ECLI:NL:RBUTR:2011:BW8800
Rechtbank Utrecht
- Eerste aanleg - meervoudig
- Rechtspraak.nl
Vrijspraak van medeplichtigheid aan hennepkwekerij
Op 2 december 2011 heeft de Rechtbank Utrecht uitspraak gedaan in de strafzaak tegen een verdachte die beschuldigd werd van medeplichtigheid aan een hennepkwekerij. De rechtbank heeft vastgesteld dat de verdachte op 29 juli 2011 in Nieuwegein samen met anderen een hennepkwekerij zou hebben gehad, maar heeft geoordeeld dat er onvoldoende bewijs was om deze beschuldiging te ondersteunen. De rechtbank heeft de zaak inhoudelijk behandeld op de terechtzitting van 18 november 2011, waar zowel de officier van justitie als de verdediging hun standpunten hebben gepresenteerd.
De officier van justitie stelde dat de verdachte wettig en overtuigend bewezen was dat hij het primair tenlastegelegde feit had begaan, gebaseerd op zijn aanwezigheid in de woning waar de hennepkwekerij was aangetroffen en op een sms-bericht dat hij had gestuurd naar een mededader. De verdediging daarentegen betwistte de beschuldigingen en voerde aan dat er geen bewijs was voor de hoeveelheid hennep die was aangetroffen en dat de verdachte slechts kort in de woning verbleef. De verdediging stelde dat het enkele verblijf in de woning niet voldoende was voor medeplichtigheid.
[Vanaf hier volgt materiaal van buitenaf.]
## src/rtl/hyper_macro_cfg_resp.sv

```systemverilog
// Register-mapped configuration port for one RX and one TX channel.
// Two-state handshake: accept in IDLE, respond one cycle later in RESP.
module hyper_macro_cfg_resp #(
    parameter int          AW     = 19,
    parameter int          TS     = 20,
    parameter logic [31:0] ID_VAL = 32'h4859_0001
) (
    input  logic          sys_clk_i,
    input  logic          rst_i,
    input  logic [31:0]   cfg_data_i,
    input  logic [5:0]    cfg_addr_i,
    input  logic          cfg_valid_i,
    input  logic          cfg_rwn_i,
    output logic          cfg_ready_o,
    output logic [31:0]   cfg_data_o,
    output logic [AW-1:0] rx_startaddr_o,
    output logic [TS-1:0] rx_size_o,
    output logic [1:0]    rx_datasize_o,
    output logic          rx_continuous_o,
    output logic          rx_req_o,
    output logic          rx_clr_o,
    input  logic          rx_en_i,
    input  logic          rx_pending_i,
    input  logic [AW-1:0] rx_curr_addr_i,
    input  logic [TS-1:0] rx_bytes_left_i,
    output logic [AW-1:0] tx_startaddr_o,
    output logic [TS-1:0] tx_size_o,
    output logic [1:0]    tx_datasize_o,
    output logic          tx_continuous_o,
    output logic          tx_req_o,
    output logic          tx_clr_o,
    input  logic          tx_en_i,
    input  logic          tx_pending_i,
    input  logic [AW-1:0] tx_curr_addr_i,
    input  logic [TS-1:0] tx_bytes_left_i
);

    typedef enum logic {IDLE, RESP} state_t;

    localparam logic [5:0] A_RX_SADDR = 6'h00;
    localparam logic [5:0] A_RX_SIZE  = 6'h01;
    localparam logic [5:0] A_RX_CFG   = 6'h02;
    localparam logic [5:0] A_TX_SADDR = 6'h04;
    localparam logic [5:0] A_TX_SIZE  = 6'h05;
    localparam logic [5:0] A_TX_CFG   = 6'h06;
    localparam logic [5:0] A_ID       = 6'h20;
    localparam logic [5:0] A_SCRATCH  = 6'h21;

    state_t        state_q, state_d;
    logic [5:0]    addr_q;
    logic [31:0]   wdata_q;
    logic          rwn_q;
    logic [31:0]   rdata_q;
    logic [31:0]   rd_mux;
    logic [31:0]   scratch_q;
    logic          accept;
    logic          wr_en;
    logic          wr_rx_cfg, wr_tx_cfg;
    logic          rx_req_d, rx_clr_d, tx_req_d, tx_clr_d;
    logic          rx_req_q, rx_clr_q, tx_req_q, tx_clr_q;

    always_comb begin
        state_d = state_q;
        case (state_q)
            IDLE:    if (cfg_valid_i) state_d = RESP;
            RESP:    state_d = IDLE;
            default: state_d = IDLE;
        endcase
    end

    assign accept = (state_q == IDLE) && cfg_valid_i;
    assign wr_en  = (state_q == RESP) && !rwn_q;

    // Status inputs are sampled at acceptance; the response shows that snapshot.
    always_comb begin
        rd_mux = '0;
        case (cfg_addr_i)
            A_RX_SADDR: rd_mux = {{(32-AW){1'b0}}, rx_curr_addr_i};
            A_RX_SIZE:  rd_mux = {{(32-TS){1'b0}}, rx_bytes_left_i};
            A_RX_CFG:   rd_mux = {26'd0, rx_pending_i, rx_en_i, 1'b0,
                                  rx_datasize_o, rx_continuous_o};
            A_TX_SADDR: rd_mux = {{(32-AW){1'b0}}, tx_curr_addr_i};
            A_TX_SIZE:  rd_mux = {{(32-TS){1'b0}}, tx_bytes_left_i};
            A_TX_CFG:   rd_mux = {26'd0, tx_pending_i, tx_en_i, 1'b0,
                                  tx_datasize_o, tx_continuous_o};
            A_ID:       rd_mux = ID_VAL;
            A_SCRATCH:  rd_mux = scratch_q;
            default:    rd_mux = '0;
        endcase
    end

    assign wr_rx_cfg = wr_en && (addr_q == A_RX_CFG);
    assign wr_tx_cfg = wr_en && (addr_q == A_TX_CFG);

    // CLR wins over EN; a start on a busy channel with a pending slot is dropped.
    assign rx_clr_d = wr_rx_cfg && wdata_q[6];
    assign rx_req_d = wr_rx_cfg && wdata_q[4] && !wdata_q[6]
                      && !(rx_en_i && rx_pending_i);
    assign tx_clr_d = wr_tx_cfg && wdata_q[6];
    assign tx_req_d = wr_tx_cfg && wdata_q[4] && !wdata_q[6]
                      && !(tx_en_i && tx_pending_i);

    always_ff @(posedge sys_clk_i) begin
        if (rst_i) begin
            state_q         <= IDLE;
            addr_q          <= '0;
            wdata_q         <= '0;
            rwn_q           <= 1'b0;
            rdata_q         <= '0;
            scratch_q       <= '0;
            rx_startaddr_o  <= '0;
            rx_size_o       <= '0;
            rx_datasize_o   <= '0;
            rx_continuous_o <= 1'b0;
            tx_startaddr_o  <= '0;
            tx_size_o       <= '0;
            tx_datasize_o   <= '0;
            tx_continuous_o <= 1'b0;
            rx_req_q        <= 1'b0;
            rx_clr_q        <= 1'b0;
            tx_req_q        <= 1'b0;
            tx_clr_q        <= 1'b0;
        end else begin
            state_q  <= state_d;
            rdata_q  <= (accept && cfg_rwn_i) ? rd_mux : '0;
            rx_req_q <= rx_req_d;
            rx_clr_q <= rx_clr_d;
            tx_req_q <= tx_req_d;
            tx_clr_q <= tx_clr_d;
            if (accept) begin
                addr_q  <= cfg_addr_i;
                wdata_q <= cfg_data_i;
                rwn_q   <= cfg_rwn_i;
            end
            if (wr_en) begin
                case (addr_q)
                    A_RX_SADDR: rx_startaddr_o <= wdata_q[AW-1:0];
                    A_RX_SIZE:  rx_size_o      <= wdata_q[TS-1:0];
                    A_RX_CFG: begin
                        rx_continuous_o <= wdata_q[0];
                        rx_datasize_o   <= wdata_q[2:1];
                    end
                    A_TX_SADDR: tx_startaddr_o <= wdata_q[AW-1:0];
                    A_TX_SIZE:  tx_size_o      <= wdata_q[TS-1:0];
                    A_TX_CFG: begin
                        tx_continuous_o <= wdata_q[0];
                        tx_datasize_o   <= wdata_q[2:1];
                    end
                    A_SCRATCH:  scratch_q <= wdata_q;
                    default: ;
                endcase
            end
        end
    end

    assign cfg_ready_o = (state_q == RESP);
    assign cfg_data_o  = rdata_q;
    assign rx_req_o    = rx_req_q;
    assign rx_clr_o    = rx_clr_q;
    assign tx_req_o    = tx_req_q;
    assign tx_clr_o    = tx_clr_q;

endmodule

```

## config.mk

```make
export PLATFORM = sky130hd
export DESIGN_NAME = hyper_macro_cfg_resp
export DESIGN_NICKNAME = d
export VERILOG_FILES = /design/src/rtl/hyper_macro_cfg_resp.sv
export SDC_FILE = /design/constraint.sdc
export NUM_CORES = 1
export LEC_CHECK = 0
export ABC_CLOCK_PERIOD_IN_PS = 1800
export CORE_MARGIN = 1
export CORE_UTILIZATION = 46
export CTS_CLUSTER_SIZE = 12
export DETAILED_ROUTE_END_ITERATION = 10
export PLACE_DENSITY_LB_ADDON = 0.1
export SYNTH_ARGS = -nofsm -noshare
export SYNTH_HDL_FRONTEND = slang
export SYNTH_SLANG_ARGS = --single-unit
```

## constraint.sdc

```tcl
create_clock -name sys_clk_i -period 1.8 [get_ports sys_clk_i]
set_clock_uncertainty 0.15 [all_clocks]
set_input_delay 0.18 -clock sys_clk_i [delete_from_list [all_inputs] [get_ports sys_clk_i]]
set_output_delay 0.18 -clock sys_clk_i [all_outputs]
set_load 0.01 [all_outputs]
```

# [Word level (Yosys, flattened, before mapping)]
# Cells that the tools add are included.
[classes] eq_ne=13 mux=3 bitwise=2 reduce_logical=29
[ops] cell="one-hot mux 32 bit (8 select lines)" count=1
[ops] cell="== test 6 x 3 -> 1 bit, second input constant" count=6
[ops] cell="== test 6 bit, second input constant" count=3
[ops] cell="logical AND 1 bit" count=15
[ops] cell="AND reduction 2 bit" count=7
[ops] cell="== test 6 x 1 -> 1 bit, second input constant" count=2
[ops] cell="== test 6 x 2 -> 1 bit, second input constant" count=2
[ops] cell="logical NOT 6 bit" count=2
[ops] cell="logical NOT 1 bit" count=4
[ops] cell="inverter 1 bit" count=2
[ops] cell="one-hot mux 1 bit (2 select lines)" count=1
[ops] cell="OR reduction 2 bit" count=1
[ops] cell="2-to-1 mux 1 bit" count=1
[word_totals] regBits=192 inputBits=124 output_inout_bits=121 word_cells=65

# [Depth between registers and ports, before layout]
# Gate-level depths: netlist of run 1.
[logic_depth] word_depth=6 mapped_depth=7 mapped_depth_nobuf=4

# [Worst setup path before layout of run 1]
# Ideal clock, no wire load.
[synth_path] path_kind="flip-flop to flip-flop" from="register state_q (netlist: cfg_ready_o)" to="register rx_startaddr_o[10]" setup_time_ns=0.132 arrival_time_ns=1.409 required_time_ns=1.518 setup_slack_ns=0.108 stages_incl_launch_ff=6 path_buffers=1 period_less_slack_ns=1.692 cell_sequence="dfxtp_1 nor4b_4 nand3_1 clkbuf_1 nand2_1 a21oi_1"
[synth_between] elab_chain_len=2
[synth_rtl] item="start, declared" line="49" source="state_t state_q, state_d;"
[synth_rtl] item="start signal, assigned" line="124" source="state_q <= state_d;"
[synth_rtl] item="logical AND 1 bit" line="72" source="assign wr_en = (state_q == RESP) && !rwn_q;"
[synth_rtl] item="AND reduction 2 bit (no line)"
[synth_rtl] item="end signal, assigned" line="137" source="A_RX_SADDR: rx_startaddr_o <= wdata_q[AW-1:0];"
[synth_rtl] item="end, declared" line="16" source="output logic [AW-1:0] rx_startaddr_o,"
# Every way passes these cells.
# A chain may end at the register's enable or synchronous reset.

# [Final worst setup path of run 1]
[layout_path] from="register rwn_q" to="register tx_size_o[14]"
[layout_between] elab_chain_len=3
[layout_rtl] item="start, declared" line="52" source="logic rwn_q;"
[layout_rtl] item="start signal, assigned" line="133" source="rwn_q <= cfg_rwn_i;"
[layout_rtl] item="logical NOT 1 bit" line="72"
[layout_rtl] item="logical AND 1 bit" line="72"
[layout_rtl] item="AND reduction 2 bit (no line)"
[layout_rtl] item="end signal, assigned" line="144" source="A_TX_SIZE: tx_size_o <= wdata_q[TS-1:0];"
[layout_rtl] item="end, declared" line="27" source="output logic [TS-1:0] tx_size_o,"
# Every way passes these cells.

==> results of run 1 <==
[through the flow]
step / setup slack, ns / instances / power (mW)
2_1_floorplan: 0.108 / 776 / 4.78
3_3_place_gp: -0.219 / 1208 / 5.24
3_5_place_dp: -0.247 / 1208 / 5.23
4_1_cts: 0.0173 / 1241 / 9.03
5_1_grt: -0.0972 / 1251 / 9.28
6_report: 0.00614 / 1251 / 9.00
[power breakdown]
group | total, mW | switching, mW | internal (mW)
logic | 0.753 | 0.318 | 0.435
clock network | 3.83 | 1.68 | 2.15
registers | 4.41 | 0.102 | 4.31
total | 9.00 | 2.10 | 6.90
[path summary, 6_finish.rpt]
check / end / startpoint / slack [ns] / depth (start not counted)
setup / recovery: tx_size_o[14]$_SDFFE_PP0P_ / rwn_q$_SDFFE_PP0P_ / 0.006 / 7
setup reg to reg: tx_size_o[14]$_SDFFE_PP0P_ / rwn_q$_SDFFE_PP0P_ / 0.006 / 7
hold reg to reg: scratch_q[24]$_SDFFE_PP0P_ / scratch_q[24]$_SDFFE_PP0P_ / 0.30 / 2
hold / removal: wdata_q[26]$_SDFFE_PP0P_ / rst_i / 0.16 / 4
[critical path, stage by stage, from the launching register on]
cell and delay (ns):
dfxtp_2 0.34, nor4b_4 0.30, buf_4 0.19, nand4b_1 0.14, buf_6 0.17, buf_2 0.17
mux2i_1 0.16, nor2_1 0.05
[what timing repair did]
action | CTS | global route
cloned | 0 | 6
pin swaps | 2 | 2
buffers inserted | 1 | 4
endpoints found under the setup margin | 60 | 107
resized for setup | 1 | 15
[layout make-up]
cell class / count / area (um^2)
Tap cell: 211 / 264
Inverter: 5 / 18.8
Clock buffer: 19 / 453
Timing Repair Buffer: 291 / 2900
Sequential cell: 192 / 3850
Fill cell: 1231 / 4520
Clock inverter: 13 / 149
Multi-Input combinational cell: 520 / 3170
[logic make-up after synthesis]
logic type,count (synthesis)
buf+inv,65
simple gates,269
mux,88
compound gates,162
flops,192
[per-layer routing]
| metal | global-route usage | wire (um) | share of wire | vias up |
|---|---|---|---|---|
| met1 | 0.343 | 9820 | 0.44 | 3061 |
| met5 | 0 | 0 | 0 | - |
| met2 | 0.404 | 10200 | 0.45 | 256 |
| met4 | 0.0664 | 248 | 0.011 | 0 |
| met3 | 0.0955 | 2160 | 0.096 | 21 |
| li1 | - | - | - | 3174 |
[flip-flops by register name, summed over array words and instances (netlist names), 2 cells and up]
| register | flops |
|---|---|
| tx_datasize_o | 2 |
| scratch_q | 32 |
| addr_q | 6 |
| cfg_data_o | 32 |
| rx_datasize_o | 2 |
| tx_startaddr_o | 19 |
| wdata_q | 32 |
| rx_size_o | 20 |
| tx_size_o | 20 |
| rx_startaddr_o | 19 |
[cell usage in the layout, fill, tap and decap left out, drive strengths merged, types with 2 or more instances in the layout]
cell,count
nor4,3
nand4b,2
nand4,2
a21oi,83
nor3b,5
nand2,145
dfxtp,192
o21ai,16
nand3b,6
clkinvlp,2
a211oi,2
mux2i,66
nor2,68
a221oi,2
and2,8
o211ai,4
inv,11
clkinv,3
clkbuf,21
a22o,39
clkdlybuf4s50,241
and3,4
nand2b,2
buf,47
bufinv,2
nand3,18
mux2,22
a22oi,15
nor4b,2
==> results.toml, run 1 <==
[run_status]
status = "finished clean"

[cells_and_area]
fin_nets = 1151
antenna_cells = 0
final_area_mm2 = 0.0108
drive_gt1_frac = 0.113
fin_util = 0.705
area_growth_pct = 48.8

[synth]
synthSimpleGateAreaFrac = 0.165
avgSynthCellArea_um2 = 9.35
synth_xor_area_frac = 0
synth_cell_types = 37
ys_seq_elements = 192
synth_top_area_cell = "dfxtp_1"
synth_top_family_by_area = "simple AND/OR/NAND/NOR gates"
ys_warn_count = 0
synthTopCellsByArea = "dfxtp_1 (53%), mux2i_1 (9.1%), nand2_1 (7.5%)"
synth_compound_area_frac = 0.141
synth_top_area_share = 0.530
syn_nets = 900
ys_seq_area_frac = 0.530
synth_area_mm2 = 0.00726
yosysMostFrequentCell = "dfxtp_1"
async_flop_share = 0
syn_inst = 776
synthAdderAreaFrac = 0
synth_mux_area_frac = 0.125
yosys-top-cells-count = "dfxtp_1 (192), nand2_1 (145), a21oi_1 (81)"
synth_flop_cell = "dfxtp_1"
synth_edf_count = 0

[floorplanning]
fp.dieH_um = 128
io_pins = 245
rows = 45
coreArea_mm2 = 0.0153
die_w_um = 128
die_area_mm2 = 0.0163
initial_core_util = 0.474

[sta]
setup_viol = 0
final.min_clock_period_ns = 1.79
final-hold-violation-count = 0
fmax_mhz = 557
fin_setup_tns_ns = 0
fin_crit_sh = 0.997
rsz0062_at_grt = "true"
hold_slack_ns = 0.155
slew_viol_final = 0
slew_headroom = 0.303
worstMarginPinSlew_ns = 1.05

[pwr]
max-vdd-ir-drop_v = 0.000618
p_per_area_mw_per_mm2 = 834
leakage_nw = 4.21

[global_route]
antenna_found_initial = 0
grt_max_degree = 74
grt_usage = 0.261
grt_pass1_wl_um = 32600
grt_pass1_vias = 5901
grt.overflow.total = 0

[critical_path]
worstSetupEndpointType = "flip-flop"
cp-start-kind = "flip-flop"
cp_max_fo = 6
worstSetupPathType = "flip-flop to flip-flop"
critPathArrivalTime_ns = 1.94
critical_path_required_ns = 1.95

[clock_tree]
numCtsBuffers = 17
htreeDepth = 4
ctsHoldBuffers = 0
cts_sinks = 192
cts_tree = "yes"
clkSlewWorstSetupHoldPaths_ns = 0.07
cts_buffer_depth = 2
insertion_delay_ns = 0.42
cts_root_buf = "clkbuf_16"

[placement]
gp_congestion = 0.838
placed_area_mm2 = 0.0100
hpwlAfterDp_um = 15000
numPortBuffers = 244

[route]
num_vias = 6512
drc = 0
drt_iter0_drc = 509
first_pass_iters = 5
wirelength_um = 22400
drt-vias-per-instance = 5.21
wl_per_cell_um = 17.9
antenna_left = 0

[min_path]
min_path_type = "primary input to flip-flop"

[flow_run]
drv_cap = 0
(Power assumes the default switching activity.)
==> inputs of run 2 (changes only) <==
==> constraint.sdc (replaced) <==
create_clock -name sys_clk_i -period 1.8 [get_ports sys_clk_i]
set_clock_uncertainty 0.15 [all_clocks]
set_input_delay 0.27 -clock sys_clk_i [delete_from_list [all_inputs] [get_ports sys_clk_i]]
set_output_delay 0.27 -clock sys_clk_i [all_outputs]
set_load 0.01 [all_outputs]
==> run 2 against run 1 <==
Effect of this change: the flow now finishes with violations (setup timing); setup slack got worse by 0.012 ns; combinational power barely moved; critical path depth fell by 1; global-route usage rose by 0.061 points; cell count fell by 0.64%; core utilization fell by 0.31 points; wire length fell by 0.99%; sequential power barely moved; clock-buffer cell count rose by 3; clock power fell by 7.0%; sequential share of layout area rose by 0.16 points; maximum frequency fell by 0.68%; highest routed layer unchanged.
==> results.toml, run 2 (synthesis gave the netlist of run 1 again) <==
[sta]
final.min_clock_period_ns = 1.81
fin_crit_sh = 1.00
slew_viol_final = 0
final-hold-violation-count = 0
worst_slack_ns = -0.00606
worstMarginPinSlew_ns = 0.653
fmax_mhz = 554
slew_headroom = 0.564
setup_viol = 1
hold_slack_ns = 0.160
fin_setup_tns_ns = -0.00606

[route]
first_pass_iters = 5
drt_iter0_drc = 497
drc = 0
num_vias = 6411
wirelength_um = 22200
wl_per_cell_um = 17.8
drt-vias-per-instance = 5.16
antenna_left = 0

[pwr]
max-vdd-ir-drop_v = 0.000663
p_per_area_mw_per_mm2 = 812
totalPowerFinal_mw = 8.73
leakage_nw = 4.41

[cells_and_area]
final_common_cell = "clkdlybuf4s50_1"
multi_input_area_mm2 = 0.00317
n_fill_cell = 1253
antenna_cells = 0
seq_area_mm2 = 0.00385
fin_nets = 1143
mostFrequentLayoutCells = "clkdlybuf4s50_1 (225), dfxtp_1 (189), nand2_1 (145)"
fin_util = 0.702
area_growth_pct = 48.2
drive_gt1_frac = 0.103

[min_path]
min_path_type = "primary input to flip-flop"

[clock_tree]
htreeDepth = 4
cts_root_buf = "clkbuf_16"
ctsHoldBuffers = 0
cts_sinks = 192
insertion_delay_ns = 0.44
cts_buffer_depth = 2
cts_tree = "yes"
clkSlewWorstSetupHoldPaths_ns = 0.07
numCtsBuffers = 17

[global_route]
grt_pass1_wl_um = 32400
grt_max_degree = 107
grt.overflow.total = 0
grt_usage = 0.261
grt_pass1_vias = 5828
antenna_found_initial = 0

[floorplanning]
die_area_mm2 = 0.0163
initial_core_util = 0.474
coreArea_mm2 = 0.0153
rows = 45
fp.dieH_um = 128
die_w_um = 128
io_pins = 245

[critical_path]
path_common_cell = "buf_4"
critical_path.top_delay_family = "simple AND/OR/NAND/NOR gates"
cp_max_fo = 19
crit_buf_inv = 2
critical_path_required_ns = 1.95
critPathArrivalTime_ns = 1.95
cp_cell_sequence = "nor4b_4 -> buf_4 -> nand3_1 -> buf_4 -> nand2_1 -> a21oi_1"
worstSetupEndpointType = "flip-flop"
slowest_stage = "nor4b_4"
worstSetupPathType = "flip-flop to flip-flop"
slowest_delay_ns = 0.47
cp-start-kind = "flip-flop"

[placement]
gp_congestion = 0.825
numPortBuffers = 244
hpwlAfterDp_um = 14900
place_ws_ns = -0.319

[run_status]
failed_checks = "setup timing"
status = "finished, violations left"

[flow_run]
drv_cap = 0
## run 2: path summary, 6_finish.rpt
kind,startpoint,to,slack (ns),depth (start not counted)
max,addr_q[4]$_SDFFE_PP0P_,rx_startaddr_o[11]$_SDFFE_PP0P_,-0.006,6
min,rst_i,scratch_q[1]$_SDFFE_PP0P_,0.16,3
max reg2reg,addr_q[4]$_SDFFE_PP0P_,rx_startaddr_o[11]$_SDFFE_PP0P_,-0.006,6
min reg2reg,wdata_q[29]$_SDFFE_PP0P_,scratch_q[29]$_SDFFE_PP0P_,0.30,2
## run 2: area by class of cell
cell class,instances,area share
Multi-Input combinational cell,520,0.295
Clock buffer,22,0.0450
Timing Repair Buffer,283,0.269
Tap cell,211,0.0246
Clock inverter,10,0.00722
Sequential cell,192,0.358
Inverter,5,0.00175
## run 2: metrics by stage
step                std cells  instance area, um^2
floorplan                 776                 7260
global placement         1206                10100
detailed placement       1206                10100
CTS                      1238                10600
global route             1243                10800
finish                   1243                10800
## run 2: repair_timing
action	in CTS	in global routing
gates resized for setup	5	18
setup buffers	0	2
pin swaps	0	3
setup endpoints to repair	43	117
gates cloned	0	3
## run 2: worst min-delay path: stages
cell	delay [ns]
buf_4	0.16
buf_4	0.21
a21oi_1	0.05
## run 2: per-layer routing
layer  vias to the layer above  part of all wire  track usage
met4                         0             0.010       0.0720
met2                       241              0.46        0.406
met3                        20             0.093       0.0938
li1                       3166                 -            -
met1                      2984              0.44        0.343
met5                         -                 0            0
## run 2: where the power goes
part / leakage [nW] / internal (mW) / switching, mW / total, mW
combinational: 2.59 / 0.437 / 0.319 / 0.756
clock: 0.273 / 1.93 / 1.63 / 3.56
sequential: 1.55 / 4.31 / 0.100 / 4.41
total: 4.41 / 6.68 / 2.05 / 8.73
==> inputs of run 3 (changes only) <==
- SLEW_MARGIN: not set -> 0
==> results of run 3 <==
Same layout as run 2: the final DEF is identical, and so are final timing and power.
De rechtbank heeft de verklaringen van de verdachte en de medeverdachte in overweging genomen en geconcludeerd dat er geen bewijs was dat de verdachte betrokken was bij de hennepkwekerij. De rechtbank heeft geoordeeld dat de verdachte niet wettig en overtuigend kon worden bewezen dat hij het primair of subsidiair tenlastegelegde feit had begaan. Daarom heeft de rechtbank de verdachte vrijgesproken van alle beschuldigingen. Dit vonnis is uitgesproken ter openbare terechtzitting op 2 december 2011.